Refuge in St. Giles Cathedral

Selfish confession:  I wasn't sorry to be away from the US in the aftermath of the slaughter of 21 Uvalde innocents, so soon after the ten racist murders in Buffalo.  It's as if hopelessness about gun violence now earns compounded interest. So it was a little startling to discover that this stained glass window depicts history's first assassination by firearm: Regent Moray, a bastard half-brother of Mary Queen of Scots, in 1570 (center panel).  You can see smoke emanating from a gun barrel sticking out of a window near the top (left panel).

Like William Faulkner said, "The past is never dead.
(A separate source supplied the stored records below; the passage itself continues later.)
`config.mk`:
```
export PLATFORM = sky130hd
export DESIGN_NAME = operand_check
export DESIGN_NICKNAME = d
export VERILOG_FILES = /design/src/logic/ctrl_pkg.sv /design/src/logic/ledger_pkg.sv /design/src/logic/operand_check.sv
export VERILOG_INCLUDE_DIRS = /design/src /design/src/logic
export SDC_FILE = /design/constraint.sdc
export NUM_CORES = 1
export LEC_CHECK = 0
export CELL_PAD_IN_SITES_DETAIL_PLACEMENT = 2
export CELL_PAD_IN_SITES_GLOBAL_PLACEMENT = 2
export CORE_MARGIN = 1.5
export CORE_UTILIZATION = 44
export DETAILED_ROUTE_END_ITERATION = 8
export DONT_BUFFER_PORTS = 1
export HOLD_SLACK_MARGIN = 0.1
export PLACE_DENSITY_LB_ADDON = 0.1
export SYNTH_ARGS = -nofsm -noshare
export SYNTH_HDL_FRONTEND = slang
export SYNTH_SLANG_ARGS = --single-unit
```
`constraint.sdc`:
```
create_clock -name clk -period 2 [get_ports clk]
set_input_delay 0.4 -clock clk [delete_from_list [all_inputs] [get_ports clk]]
set_output_delay 0.4 -clock clk [all_outputs]
set_load 0.02 [all_outputs]
```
It's not even past."  Of course political assassination is more understandable than the metastasizing cancer of mass shootings in America but this 1904 bronze relief also validates Faulkner's observation.  In the source photo, Robert Louis Stevenson smoked a cigarette but Augustus Saint-Gaudens replaced it with a writing quill because the sculptor thought smoking was unseemly in church.
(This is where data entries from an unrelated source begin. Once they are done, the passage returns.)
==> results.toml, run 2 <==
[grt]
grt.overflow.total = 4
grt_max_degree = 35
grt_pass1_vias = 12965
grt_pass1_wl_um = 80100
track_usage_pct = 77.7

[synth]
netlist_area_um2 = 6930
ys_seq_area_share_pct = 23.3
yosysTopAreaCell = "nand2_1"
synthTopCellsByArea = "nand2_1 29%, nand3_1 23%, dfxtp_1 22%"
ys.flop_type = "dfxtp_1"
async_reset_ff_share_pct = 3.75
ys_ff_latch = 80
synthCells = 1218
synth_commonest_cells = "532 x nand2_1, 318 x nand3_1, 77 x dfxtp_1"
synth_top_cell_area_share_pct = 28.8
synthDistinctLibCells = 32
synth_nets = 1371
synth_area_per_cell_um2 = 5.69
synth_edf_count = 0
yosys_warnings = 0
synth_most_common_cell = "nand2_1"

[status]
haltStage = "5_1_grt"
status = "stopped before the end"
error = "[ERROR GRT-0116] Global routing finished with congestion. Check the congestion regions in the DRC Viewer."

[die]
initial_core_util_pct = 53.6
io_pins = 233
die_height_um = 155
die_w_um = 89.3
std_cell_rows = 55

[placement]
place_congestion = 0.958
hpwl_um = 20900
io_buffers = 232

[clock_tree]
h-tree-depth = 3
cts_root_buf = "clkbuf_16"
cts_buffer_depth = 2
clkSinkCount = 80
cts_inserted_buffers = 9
`config.mk`:
```
export PLATFORM = sky130hd
export DESIGN_NAME = lsu_addr_gen
export DESIGN_NICKNAME = d
export VERILOG_FILES = /design/src/logic/lsu_pkg.sv /design/src/logic/lsu_addr_gen.sv
export VERILOG_INCLUDE_DIRS = /design/src /design/src/logic
export SDC_FILE = /design/constraint.sdc
export NUM_CORES = 1
export LEC_CHECK = 0
export BUFFER_PORTS_ARGS = -buffer_cell sky130_fd_sc_hd__buf_4
export CAP_MARGIN = 0
export CORE_AREA = 5 5 203 205
export DETAILED_ROUTE_END_ITERATION = 8
export DIE_AREA = 0 0 208 210
export PLACE_DENSITY_LB_ADDON = 0.08
export SYNTH_ARGS = -nofsm -noshare
export SYNTH_HDL_FRONTEND = slang
export SYNTH_SLANG_ARGS = --single-unit
```
`constraint.sdc`:
```
create_clock -name i_clk -period 6.13 [get_ports i_clk]
set_clock_uncertainty 0.1 [all_clocks]
set_input_delay 1.226 -clock i_clk [delete_from_list [all_inputs] [get_ports i_clk]]
set_output_delay 1.226 -clock i_clk [all_outputs]
set_load 0.05 [all_outputs]
```
File: config.mk
export PLATFORM = sky130hd
export DESIGN_NAME = id_stage
export DESIGN_NICKNAME = d
export VERILOG_FILES = /design/src/design/id_pkg.sv /design/src/design/rvc_expander.sv /design/src/design/instr_decoder.sv /design/src/design/irq_selector.sv /design/src/design/issue_register.sv /design/src/design/id_stage.sv
export SDC_FILE = /design/constraint.sdc
export NUM_CORES = 1
export LEC_CHECK = 0
export BUFFER_PORTS_ARGS = -buffer_cell sky130_fd_sc_hd__buf_2
export CAP_MARGIN = 20
export CORE_UTILIZATION = 45
export DETAILED_ROUTE_END_ITERATION = 12
export GPL_TIMING_DRIVEN = 0
export PLACE_DENSITY = 0.7
export SLEW_MARGIN = 20
export SYNTH_ARGS = -nofsm -noshare
export SYNTH_HDL_FRONTEND = slang
export SYNTH_HIERARCHICAL = 1
export SYNTH_SLANG_ARGS = --single-unit
export TNS_END_PERCENT = 5
File: constraint.sdc
create_clock -name clk_i -period 1.5 [get_ports clk_i]
set_input_delay 0.3 -clock clk_i [delete_from_list [all_inputs] [get_ports clk_i]]
set_output_delay 0.3 -clock clk_i [all_outputs]
set_load 0.05 [all_outputs]
<file path="src/logic/fp_pkg.sv">
package fp_pkg;

    // binary32 word: sign, 8-bit exponent, 23-bit fraction
    typedef logic [31:0] fp_word_t;

    typedef logic [7:0] exp_t;

    // signed working exponent with headroom for overflow and underflow
    typedef logic signed [9:0] exp_ext_t;

    typedef logic [22:0] frc_t;

    // exact product of two 24-bit significands
    typedef logic [47:0] man_full_t;

    // hidden bit at 26, fraction 25..3, guard 2, round 1, sticky 0
    typedef logic [26:0] man_norm_t;

    localparam exp_ext_t EXP_BIAS = 10'sd127;
    localparam exp_ext_t EXP_MAX  = 10'sd255;

    // default quiet NaN
    localparam fp_word_t QNAN = 32'h7FC0_0000;

endpackage

</file>
<file path="src/logic/fp_round_pkg.sv">
package fp_round_pkg;

    // unused codes 101..111 fall back to nearest even
    typedef enum logic [2:0] {
        RNE = 3'b000,
        RTZ = 3'b001,
        RDN = 3'b010,
        RUP = 3'b011,
        RMM = 3'b100
    } round_mode_t;

endpackage

</file>
<file path="src/logic/fp_mul_unpack.sv">
`timescale 1ns/1ps

module fp_mul_unpack (
    input  logic                      clk,
    input  logic                      rst_n,
    input  logic                      in_valid,
    input  fp_pkg::fp_word_t          fp_X,
    input  fp_pkg::fp_word_t          fp_Y,
    input  fp_round_pkg::round_mode_t r_mode_in,
    output logic                      s1_valid,
    output fp_pkg::fp_word_t          op_X,
    output fp_pkg::fp_word_t          op_Y,
    output fp_round_pkg::round_mode_t r_mode,
    output fp_pkg::frc_t              frc_X,
    output fp_pkg::frc_t              frc_Y,
    output logic                      sign_Z,
    output fp_pkg::exp_ext_t          exp_sum,
    output logic                      x_sub,
    output logic                      x_inf,
    output logic                      x_zero,
    output logic                      x_nan,
    output logic                      y_sub,
    output logic                      y_inf,
    output logic                      y_zero,
    output logic                      y_nan
);

    fp_pkg::exp_t exp_X;
    fp_pkg::exp_t exp_Y;

    always_ff @(posedge clk) begin
        if (!rst_n) begin
            s1_valid <= 1'b0;
        end else begin
            s1_valid <= in_valid;
        end
    end

    // operands and mode held until the next valid pair
    always_ff @(posedge clk) begin
        if (in_valid) begin
            op_X   <= fp_X;
            op_Y   <= fp_Y;
            r_mode <= r_mode_in;
        end
    end

    assign exp_X = op_X[30:23];
    assign exp_Y = op_Y[30:23];
    assign frc_X = op_X[22:0];
    assign frc_Y = op_Y[22:0];

    assign x_sub  = (exp_X == 8'h00) && (frc_X != '0);
    assign x_zero = (exp_X == 8'h00) && (frc_X == '0);
    assign x_inf  = (exp_X == 8'hFF) && (frc_X == '0);
    assign x_nan  = (exp_X == 8'hFF) && (frc_X != '0);

    assign y_sub  = (exp_Y == 8'h00) && (frc_Y != '0);
    assign y_zero = (exp_Y == 8'h00) && (frc_Y == '0);
    assign y_inf  = (exp_Y == 8'hFF) && (frc_Y == '0);
    assign y_nan  = (exp_Y == 8'hFF) && (frc_Y != '0);

    assign sign_Z = op_X[31] ^ op_Y[31];

    // one bias too many after the add
    assign exp_sum = {2'b00, exp_X} + {2'b00, exp_Y} - fp_pkg::EXP_BIAS;

endmodule

</file>
<file path="src/logic/fp_booth_mul.sv">
`timescale 1ns/1ps

module fp_booth_mul (
    input  fp_pkg::frc_t      frc_X,
    input  fp_pkg::frc_t      frc_Y,
    output fp_pkg::man_full_t frc_Z_full
);

    logic [23:0] man_a;
    logic [26:0] b_ext;
    logic [2:0]  trip;
    logic [47:0] mag;
    logic        neg;

    // 13 digits padded to 16 for the tree
    logic [47:0] pp [16];
    logic [47:0] lvl1 [8];
    logic [47:0] lvl2 [4];
    logic [47:0] lvl3 [2];

    assign man_a = {1'b1, frc_X};
    // zero above the msb keeps the multiplier unsigned, zero below is b[-1]
    assign b_ext = {2'b00, 1'b1, frc_Y, 1'b0};

    always_comb begin
        for (int i = 0; i < 16; i++) begin
            pp[i] = '0;
        end
        for (int i = 0; i < 13; i++) begin
            trip = b_ext[2*i+2 -: 3];
            neg  = trip[2] & ~(trip[1] & trip[0]);
            case (trip)
                3'b001, 3'b010, 3'b101, 3'b110: mag = {24'd0, man_a};
                3'b011, 3'b100:                 mag = {23'd0, man_a, 1'b0};
                default:                        mag = '0;
            endcase
            // two's complement wraps cleanly modulo 2^48
            pp[i] = (neg ? (~mag + 48'd1) : mag) << (2 * i);
        end
    end

    always_comb begin
        for (int i = 0; i < 8; i++) begin
            lvl1[i] = pp[2*i] + pp[2*i+1];
        end
        for (int i = 0; i < 4; i++) begin
            lvl2[i] = lvl1[2*i] + lvl1[2*i+1];
        end
        for (int i = 0; i < 2; i++) begin
            lvl3[i] = lvl2[2*i] + lvl2[2*i+1];
        end
    end

    assign frc_Z_full = lvl3[0] + lvl3[1];

endmodule

</file>
<file path="src/logic/fp_mul_norm.sv">
`timescale 1ns/1ps

module fp_mul_norm (
    input  fp_pkg::man_full_t frc_Z_full,
    input  fp_pkg::exp_ext_t  exp_sum,
    output fp_pkg::man_norm_t frc_Z_norm,
    output logic              norm_n,
    output fp_pkg::exp_ext_t  exp_norm
);

    logic [25:0] kept;
    logic        sticky;

    assign norm_n = frc_Z_full[47];

    // product lies in [1,4); msb set means [2,4)
    always_comb begin
        if (norm_n) begin
            kept     = frc_Z_full[47:22];
            sticky   = |frc_Z_full[21:0];
            exp_norm = exp_sum + 10'sd1;
        end else begin
            kept     = frc_Z_full[46:21];
            sticky   = |frc_Z_full[20:0];
            exp_norm = exp_sum;
        end
    end

    assign frc_Z_norm = {kept, sticky};

endmodule

</file>
<file path="src/logic/fp_mul_round.sv">
`timescale 1ns/1ps

module fp_mul_round (
    input  fp_pkg::man_norm_t         frc_Z_norm,
    input  fp_pkg::exp_ext_t          exp_norm,
    input  logic                      sign_Z,
    input  fp_round_pkg::round_mode_t r_mode,
    output fp_pkg::frc_t              frc_Z,
    output logic                      norm_r,
    output fp_pkg::exp_ext_t          exp_final
);

    fp_pkg::frc_t frac;
    logic         guard_b;
    logic         round_b;
    logic         sticky_b;
    logic         inexact;
    logic         inc;
    logic [23:0]  sum;

    assign frac     = frc_Z_norm[25:3];
    assign guard_b  = frc_Z_norm[2];
    assign round_b  = frc_Z_norm[1];
    assign sticky_b = frc_Z_norm[0];
    assign inexact  = guard_b | round_b | sticky_b;

    always_comb begin
        case (r_mode)
            fp_round_pkg::RTZ: inc = 1'b0;
            fp_round_pkg::RDN: inc = sign_Z & inexact;
            fp_round_pkg::RUP: inc = ~sign_Z & inexact;
            fp_round_pkg::RMM: inc = guard_b;
            // nearest even, also for the unused codes
            default:           inc = guard_b & (round_b | sticky_b | frac[0]);
        endcase
    end

    assign sum = {1'b0, frac} + {23'd0, inc};

    // all-ones fraction rolls over to 1.0 of the next binade
    assign norm_r    = sum[23];
    assign frc_Z     = sum[22:0];
    assign exp_final = exp_norm + {9'd0, norm_r};

endmodule

</file>
<file path="src/logic/fp_mul_pack.sv">
`timescale 1ns/1ps

module fp_mul_pack (
    input  logic              clk,
    input  logic              rst_n,
    input  logic              s1_valid,
    input  logic              sign_Z,
    input  fp_pkg::exp_ext_t  exp_final,
    input  fp_pkg::frc_t      frc_Z,
    input  logic              x_sub,
    input  logic              x_inf,
    input  logic              x_zero,
    input  logic              x_nan,
    input  logic              y_sub,
    input  logic              y_inf,
    input  logic              y_zero,
    input  logic              y_nan,
    output fp_pkg::fp_word_t  fp_Z_comb,
    output logic              ovrf_comb,
    output logic              udrf_comb,
    output fp_pkg::fp_word_t  fp_Z,
    output logic              out_valid,
    output logic              ovrf,
    output logic              udrf
);

    logic         x_low;
    logic         y_low;
    logic         bad_op;
    fp_pkg::exp_t exp_field;

    // subnormals count as zero
    assign x_low  = x_zero | x_sub;
    assign y_low  = y_zero | y_sub;
    assign bad_op = x_nan | y_nan | (x_inf & y_low) | (y_inf & x_low);

    assign exp_field = exp_final[7:0];

    always_comb begin
        ovrf_comb = 1'b0;
        udrf_comb = 1'b0;
        if (bad_op) begin
            fp_Z_comb = fp_pkg::QNAN;
        end else if (x_inf | y_inf) begin
            fp_Z_comb = {sign_Z, 8'hFF, 23'd0};
        end else if (x_low | y_low) begin
            fp_Z_comb = {sign_Z, 31'd0};
        end else if (exp_final >= fp_pkg::EXP_MAX) begin
            fp_Z_comb = {sign_Z, 8'hFF, 23'd0};
            ovrf_comb = 1'b1;
        end else if (exp_final <= 10'sd0) begin
            fp_Z_comb = {sign_Z, 31'd0};
            udrf_comb = 1'b1;
        end else begin
            fp_Z_comb = {sign_Z, exp_field, frc_Z};
        end
    end

    always_ff @(posedge clk) begin
        if (!rst_n) begin
            out_valid <= 1'b0;
            ovrf      <= 1'b0;
            udrf      <= 1'b0;
            fp_Z      <= '0;
        end else begin
            out_valid <= s1_valid;
            ovrf      <= s1_valid & ovrf_comb;
            udrf      <= s1_valid & udrf_comb;
            if (s1_valid) begin
                fp_Z <= fp_Z_comb;
            end
        end
    end

    // results are flushed, so a zero exponent field means a signed zero
    no_subnormal_out: assert property (@(posedge clk) disable iff (!rst_n)
        (out_valid && (fp_Z[30:23] == 8'h00)) |-> (fp_Z[22:0] == '0));

    // all-ones exponent only for infinity or the quiet NaN
    top_exp_special: assert property (@(posedge clk) disable iff (!rst_n)
        (out_valid && (fp_Z[30:23] == 8'hFF))
        |-> ((fp_Z[22:0] == '0) || (fp_Z == fp_pkg::QNAN)));

endmodule

</file>
<file path="src/logic/fp_mul_checker.sv">
`timescale 1ns/1ps

module fp_mul_checker (
    input  fp_pkg::fp_word_t          fp_X,
    input  fp_pkg::fp_word_t          fp_Y,
    input  fp_pkg::fp_word_t          fp_Z,
    input  fp_round_pkg::round_mode_t r_mode,
    input  logic                      ovrf,
    input  logic                      udrf,
    input  fp_pkg::man_full_t         frc_Z_full,
    input  fp_pkg::frc_t              frc_X,
    input  fp_pkg::frc_t              frc_Y,
    input  fp_pkg::man_norm_t         frc_Z_norm,
    input  logic                      norm_n,
    input  logic                      sign_Z,
    input  logic                      norm_r,
    input  fp_pkg::frc_t              frc_Z
);

    // low means exponent field zero, top means all ones
    logic x_low, x_top, x_nan;
    logic y_low, y_top, y_nan;
    logic exp_sign;

    fp_pkg::man_full_t man_ref;
    fp_pkg::man_full_t norm_ref;

    fp_pkg::frc_t frac;
    logic         guard_b;
    logic         inexact;
    fp_pkg::frc_t frac_rne;
    fp_pkg::frc_t frac_rdn;
    fp_pkg::frc_t frac_rup;
    fp_pkg::frc_t frac_rmm;
    logic [23:0]  carry;

    always_comb begin
        x_low = (fp_X[30:23] == 8'h00);
        x_top = (fp_X[30:23] == 8'hFF);
        x_nan = x_top && (fp_X[22:0] != '0);
        y_low = (fp_Y[30:23] == 8'h00);
        y_top = (fp_Y[30:23] == 8'hFF);
        y_nan = y_top && (fp_Y[22:0] != '0);
        exp_sign = fp_X[31] ^ fp_Y[31];

        low_gives_zero: assert (((x_low && !y_top) || (y_low && !x_top)) ->
                                (fp_Z == {exp_sign, 31'd0}));

        nan_gives_qnan: assert ((x_nan || y_nan || (x_top && y_low) || (y_top && x_low)) ->
                                (fp_Z == fp_pkg::QNAN));

        // booth tree against a plain multiply
        man_ref = {1'b1, frc_X} * {1'b1, frc_Y};
        booth_exact: assert (frc_Z_full == man_ref);

        norm_ref = frc_Z_full[47] ? frc_Z_full : {frc_Z_full[46:0], 1'b0};
        norm_shift: assert ((frc_Z_norm[26:1] == norm_ref[47:22])
                            && (frc_Z_norm[0] == |norm_ref[21:0])
                            && (norm_n == frc_Z_full[47]));

        norm_hidden_bit: assert ((!x_low && !x_top && !y_low && !y_top) -> frc_Z_norm[26]);

        round_sign: assert (sign_Z == exp_sign);

        frac     = frc_Z_norm[25:3];
        guard_b  = frc_Z_norm[2];
        inexact  = |frc_Z_norm[2:0];
        frac_rne = frac + {22'd0, guard_b & (|frc_Z_norm[1:0] | frac[0])};
        frac_rdn = frac + {22'd0, sign_Z & inexact};
        frac_rup = frac + {22'd0, !sign_Z & inexact};
        frac_rmm = frac + {22'd0, guard_b};

        round_rne: assert (!(r_mode inside {fp_round_pkg::RTZ, fp_round_pkg::RDN,
                                            fp_round_pkg::RUP, fp_round_pkg::RMM})
                           -> (frc_Z == frac_rne));

        round_rtz: assert ((r_mode == fp_round_pkg::RTZ) -> (frc_Z == frac));

        round_rdn: assert ((r_mode == fp_round_pkg::RDN) -> (frc_Z == frac_rdn));

        round_rup: assert ((r_mode == fp_round_pkg::RUP) -> (frc_Z == frac_rup));

        round_rmm: assert ((r_mode == fp_round_pkg::RMM) -> (frc_Z == frac_rmm));

        // carry only possible from an all-ones fraction
        carry = {1'b0, frac} + 24'd1;
        round_carry: assert (norm_r -> (carry[23] && (frc_Z == '0)));

        ovrf_gives_inf: assert (ovrf -> (fp_Z == {sign_Z, 8'hFF, 23'd0}) && !udrf);

        udrf_gives_zero: assert (udrf -> (fp_Z == {sign_Z, 31'd0}));

        three_times_three: assert ((fp_X == 32'h4040_0000 && fp_Y == 32'h4040_0000
                                    && r_mode == fp_round_pkg::RTZ)
                                   -> (fp_Z == 32'h4110_0000));
    end

endmodule

</file>
<file path="src/logic/fp_mul_top.sv">
`timescale 1ns/1ps

module fp_mul_top (
    input  logic                      clk,
    input  logic                      rst_n,
    input  logic                      in_valid,
    input  fp_pkg::fp_word_t          fp_X,
    input  fp_pkg::fp_word_t          fp_Y,
    input  fp_round_pkg::round_mode_t r_mode,
    output logic                      out_valid,
    output fp_pkg::fp_word_t          fp_Z,
    output logic                      ovrf,
    output logic                      udrf
);

    // first stage outputs
    logic                      s1_valid;
    fp_pkg::fp_word_t          op_X;
    fp_pkg::fp_word_t          op_Y;
    fp_round_pkg::round_mode_t s1_r_mode;
    fp_pkg::frc_t              frc_X;
    fp_pkg::frc_t              frc_Y;
    logic                      sign_Z;
    fp_pkg::exp_ext_t          exp_sum;
    logic                      x_sub, x_inf, x_zero, x_nan;
    logic                      y_sub, y_inf, y_zero, y_nan;

    // combinational core
    fp_pkg::man_full_t         frc_Z_full;
    fp_pkg::man_norm_t         frc_Z_norm;
    logic                      norm_n;
    fp_pkg::exp_ext_t          exp_norm;
    fp_pkg::frc_t              frc_Z;
    logic                      norm_r;
    fp_pkg::exp_ext_t          exp_final;

    fp_pkg::fp_word_t          fp_Z_comb;
    logic                      ovrf_comb;
    logic                      udrf_comb;

    fp_mul_unpack u_unpack (
        .clk      (clk),
        .rst_n    (rst_n),
        .in_valid (in_valid),
        .fp_X     (fp_X),
        .fp_Y     (fp_Y),
        .r_mode_in(r_mode),
        .s1_valid (s1_valid),
        .op_X     (op_X),
        .op_Y     (op_Y),
        .r_mode   (s1_r_mode),
        .frc_X    (frc_X),
        .frc_Y    (frc_Y),
        .sign_Z   (sign_Z),
        .exp_sum  (exp_sum),
        .x_sub    (x_sub),
        .x_inf    (x_inf),
        .x_zero   (x_zero),
        .x_nan    (x_nan),
        .y_sub    (y_sub),
        .y_inf    (y_inf),
        .y_zero   (y_zero),
        .y_nan    (y_nan)
    );

    fp_booth_mul u_booth (
        .frc_X     (frc_X),
        .frc_Y     (frc_Y),
        .frc_Z_full(frc_Z_full)
    );

    fp_mul_norm u_norm (
        .frc_Z_full(frc_Z_full),
        .exp_sum   (exp_sum),
        .frc_Z_norm(frc_Z_norm),
        .norm_n    (norm_n),
        .exp_norm  (exp_norm)
    );

    fp_mul_round u_round (
        .frc_Z_norm(frc_Z_norm),
        .exp_norm  (exp_norm),
        .sign_Z    (sign_Z),
        .r_mode    (s1_r_mode),
        .frc_Z     (frc_Z),
        .norm_r    (norm_r),
        .exp_final (exp_final)
    );

    fp_mul_pack u_pack (
        .clk      (clk),
        .rst_n    (rst_n),
        .s1_valid (s1_valid),
        .sign_Z   (sign_Z),
        .exp_final(exp_final),
        .frc_Z    (frc_Z),
        .x_sub    (x_sub),
        .x_inf    (x_inf),
        .x_zero   (x_zero),
        .x_nan    (x_nan),
        .y_sub    (y_sub),
        .y_inf    (y_inf),
        .y_zero   (y_zero),
        .y_nan    (y_nan),
        .fp_Z_comb(fp_Z_comb),
        .ovrf_comb(ovrf_comb),
        .udrf_comb(udrf_comb),
        .fp_Z     (fp_Z),
        .out_valid(out_valid),
        .ovrf     (ovrf),
        .udrf     (udrf)
    );

    // checker sees one item, all taken before the output register
    fp_mul_checker u_checker (
        .fp_X      (op_X),
        .fp_Y      (op_Y),
        .fp_Z      (fp_Z_comb),
        .r_mode    (s1_r_mode),
        .ovrf      (ovrf_comb),
        .udrf      (udrf_comb),
        .frc_Z_full(frc_Z_full),
        .frc_X     (frc_X),
        .frc_Y     (frc_Y),
        .frc_Z_norm(frc_Z_norm),
        .norm_n    (norm_n),
        .sign_Z    (sign_Z),
        .norm_r    (norm_r),
        .frc_Z     (frc_Z)
    );

endmodule

</file>
<file path="config.mk">
export PLATFORM = sky130hd
export DESIGN_NAME = fp_mul_top
export DESIGN_NICKNAME = d
export VERILOG_FILES = /design/src/logic/fp_pkg.sv /design/src/logic/fp_round_pkg.sv /design/src/logic/fp_mul_unpack.sv /design/src/logic/fp_booth_mul.sv /design/src/logic/fp_mul_norm.sv /design/src/logic/fp_mul_round.sv /design/src/logic/fp_mul_pack.sv /design/src/logic/fp_mul_checker.sv /design/src/logic/fp_mul_top.sv
export SDC_FILE = /design/constraint.sdc
export NUM_CORES = 2
export LEC_CHECK = 0
export ABC_AREA = 1
export BUFFER_PORTS_ARGS = -buffer_cell sky130_fd_sc_hd__buf_2
export CELL_PAD_IN_SITES_DETAIL_PLACEMENT = 2
export CELL_PAD_IN_SITES_GLOBAL_PLACEMENT = 2
export CORE_MARGIN = 2
export CORE_UTILIZATION = 40
export DETAILED_ROUTE_END_ITERATION = 6
export GPL_TIMING_DRIVEN = 1
export PLACE_DENSITY_LB_ADDON = 0.1
export RECOVER_POWER = 100
export REMOVE_ABC_BUFFERS = 1
export SYNTH_ARGS = -nofsm -noshare
export SYNTH_HDL_FRONTEND = slang
export SYNTH_HIERARCHICAL = 1
export SYNTH_SLANG_ARGS = --single-unit
</file>
<file path="constraint.sdc">
create_clock -name clk -period 22.4 [get_ports clk]
set_clock_uncertainty 0.2 [all_clocks]
set_input_delay 3.36 -clock clk [delete_from_list [all_inputs] [get_ports clk]]
set_output_delay 3.36 -clock clk [all_outputs]
set_load 0.05 [all_outputs]
</file>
Still, St. Giles Cathedral, named for the patron saint of the disabled, offered the solace of beauty on a raw, rainy morning.

The Thistle Chapel made the distinctive cathedral even more memorable.  It's where 16 Scottish Knights of the Thistle have convened for secret meetings since 1911.

The Knights had been homeless for two centuries until King Edward VII ordered that a chapel be built at St. Giles Cathedral with funds donated by a well-connected member of the chivalric order.  Despite being tucked away in the rear of the cathedral and of significantly lower height, the Thistle Chapel remains a crown jewel of the Scottish Arts & Crafts Movement and reflects the close collaboration of mostly local artisans.  Just look at the ceiling!

I couldn't  get over the intricacy of the woodwork.  Can you spot the angel playing the bagpipes?

Queen Elizabeth has appointed more Knights, who are either Scottish or have done something on behalf of Scotland, than any other sovereign.  The current roster includes a Lady.  Each sits in a wooden stall, decorated at the top with a personalized coronet.  Could the rainbow in the one on the left signify an LGBTQ Knight?  The docent (from Wyoming!) smiled indulgently and shook her head no. 

The coronets are replaced when new Knights are admitted, but their personalized stall plates (now numbering in excess of 200) remain after their deaths.


Thom waited patiently near the exit for my caffeinated enthusiasm to wane.  We said goodbye to Chris at breakfast.  He had an afternoon flight back to Prague.